Gift the Onions

There is nothing more humble than an onion really. It grows in the dirt. It almost always gets the bottom shelf closest to the floor, and if you are low on cash, an onion lights up in neon.

For the holidays, would you rather have:

a shirt that was picked out in a sweat

a pack of Wrigley’s

chopsticks that are attached at the top

onion confit

I would go for the confit.
Nobody has the time to make a proper confit, unless it is their job, and even then, people don’t take the time. You can eat it with a pork roast, a plain baked potato, or on a tiny slice of baguette with a good gruyere.
A brilliant idea would be to sterilize jars and can the confit, so that it didn’t have to be refrigerated until opened. I only have the tiniest notion about how to do that, so google that part.

Confit I know.

Buy as many onions as the number of pans you have permits. Onions shrink considerably as they cook, but when you are starting, they take up a lot of room. In a ten inch saute pan, you should be able to fit 8-10. Start with a spill of your best olive oil and a few tablespoons of unsalted butter. Add a few sprigs of fresh thyme, a few sprigs of parsley and a bay leaf. Just heat them up a little–no color. Add the onions and give them a good stir. Don’t be shy about adding more butter if you need it. You want the onions to caramelize, but you don’t want them to burn. Your flame should be about medium and your pan should be heavy.

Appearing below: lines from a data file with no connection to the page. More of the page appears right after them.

**src/rtl/johnson_monitor.sv**
```systemverilog
// johnson_monitor
//   Watches a 4-bit Johnson counter, decodes each valid sample to a phase 0..7 and checks
//   that successive samples advance by exactly one phase. After LOCK_N consecutive legal
//   successors the monitor tracks the counter, counting revolutions (7->0 steps) and sequence
//   errors. ERR_MAX errors latch a fault that only clr or reset releases.
//
// Ports
//   clk          clock, all state updates on the rising edge
//   rst          synchronous active-low reset, priority over everything
//   jc_in        Johnson code from the upstream counter
//   jc_valid     qualifies jc_in; when low every register holds
//   clr          synchronous clear of fault, counters and FSM (priority over jc_valid)
//   phase        decoded phase of the last accepted legal sample
//   phase_valid  phase holds a decoded legal sample
//   locked       FSM is in TRACK
//   fault        FSM is in FAULT
//   rev_count    revolutions completed while tracking (wraps)
//   err_count    sequence errors seen while tracking (saturates at 15)
module johnson_monitor #(
    parameter int unsigned LOCK_N  = 4,
    parameter int unsigned ERR_MAX = 3,
    parameter int unsigned REV_W   = 8
) (
    input  logic             clk,
    input  logic             rst,
    input  logic [3:0]       jc_in,
    input  logic             jc_valid,
    input  logic             clr,
    output logic [2:0]       phase,
    output logic             phase_valid,
    output logic             locked,
    output logic             fault,
    output logic [REV_W-1:0] rev_count,
    output logic [3:0]       err_count
);

    typedef enum logic [1:0] {StIdle, StSync, StTrack, StFault} state_e;

    localparam logic [3:0] LockN  = 4'(LOCK_N);
    localparam logic [3:0] ErrMax = 4'(ERR_MAX);

    state_e           state_q, state_d;
    logic [3:0]       run_q, run_d;
    logic [2:0]       phase_q, phase_d;
    logic             phase_valid_q, phase_valid_d;
    logic             locked_q, fault_q;
    logic [REV_W-1:0] rev_count_q, rev_count_d;
    logic [3:0]       err_count_q, err_count_d;

    logic       legal;
    logic [2:0] dec;
    logic       succ;
    logic [3:0] run_inc;
    logic [3:0] err_inc;

    always_comb begin
        legal = 1'b1;
        dec   = 3'd0;
        case (jc_in)
            4'b1111: dec = 3'd0;
            4'b0111: dec = 3'd1;
            4'b0011: dec = 3'd2;
            4'b0001: dec = 3'd3;
            4'b0000: dec = 3'd4;
            4'b1000: dec = 3'd5;
            4'b1100: dec = 3'd6;
            4'b1110: dec = 3'd7;
            default: legal = 1'b0;
        endcase
    end

    // phase_q doubles as the stored previous phase; 3-bit add wraps 7 -> 0.
    assign succ    = legal && (dec == (phase_q + 3'd1));
    assign run_inc = run_q + 4'd1;
    assign err_inc = (err_count_q == 4'hF) ? 4'hF : err_count_q + 4'd1;

    always_comb begin
        state_d       = state_q;
        run_d         = run_q;
        phase_d       = phase_q;
        phase_valid_d = phase_valid_q;
        rev_count_d   = rev_count_q;
        err_count_d   = err_count_q;

        if (clr) begin
            state_d       = StIdle;
            run_d         = 4'd0;
            phase_valid_d = 1'b0;
            rev_count_d   = '0;
            err_count_d   = 4'd0;
        end else if (jc_valid) begin
            case (state_q)
                StIdle: begin
                    if (legal) begin
                        state_d       = StSync;
                        phase_d       = dec;
                        phase_valid_d = 1'b1;
                        run_d         = 4'd0;
                    end
                end
                StSync: begin
                    if (!legal) begin
                        state_d       = StIdle;
                        phase_valid_d = 1'b0;
                    end else if (succ) begin
                        phase_d = dec;
                        run_d   = run_inc;
                        if (run_inc == LockN) begin
                            state_d = StTrack;
                        end
                    end else begin
                        // Legal but out of order: restart the lock count from this phase.
                        phase_d = dec;
                        run_d   = 4'd0;
                    end
                end
                StTrack: begin
                    if (succ) begin
                        phase_d = dec;
                        if (phase_q == 3'd7) begin
                            rev_count_d = rev_count_q + REV_W'(1);
                        end
                    end else begin
                        err_count_d = err_inc;
                        if (err_inc == ErrMax) begin
                            state_d = StFault;
                        end else if (legal) begin
                            state_d = StSync;
                            phase_d = dec;
                            run_d   = 4'd0;
                        end else begin
                            state_d       = StIdle;
                            phase_valid_d = 1'b0;
                        end
                    end
                end
                StFault: ;  // frozen until clr or reset
                default: state_d = StIdle;
            endcase
        end
    end

    always_ff @(posedge clk) begin
        if (!rst) begin
            state_q       <= StIdle;
            run_q         <= 4'd0;
            phase_q       <= 3'd0;
            phase_valid_q <= 1'b0;
            locked_q      <= 1'b0;
            fault_q       <= 1'b0;
            rev_count_q   <= '0;
            err_count_q   <= 4'd0;
        end else begin
            state_q       <= state_d;
            run_q         <= run_d;
            phase_q       <= phase_d;
            phase_valid_q <= phase_valid_d;
            locked_q      <= (state_d == StTrack);
            fault_q       <= (state_d == StFault);
            rev_count_q   <= rev_count_d;
            err_count_q   <= err_count_d;
        end
    end

    assign phase       = phase_q;
    assign phase_valid = phase_valid_q;
    assign locked      = locked_q;
    assign fault       = fault_q;
    assign rev_count   = rev_count_q;
    assign err_count   = err_count_q;

endmodule

```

Add another bay leaf and 2 whole cloves. Caramelize the onions slowly–for about 45 minutes–with a few good pinches of salt and sugar. When the onions have collapsed, give them a pour of balsamic. No more than 2 tablespoons.
Let the vinegar reduce, and then start adding water, about 2-3 tablespoons at a time. Give it a grind of black pepper; just enough to support the onions, not so they taste like pepper. Keep simmering. The whole process will take about four hours. At the end, when you taste them, they should be so good it brings you nearly to tears.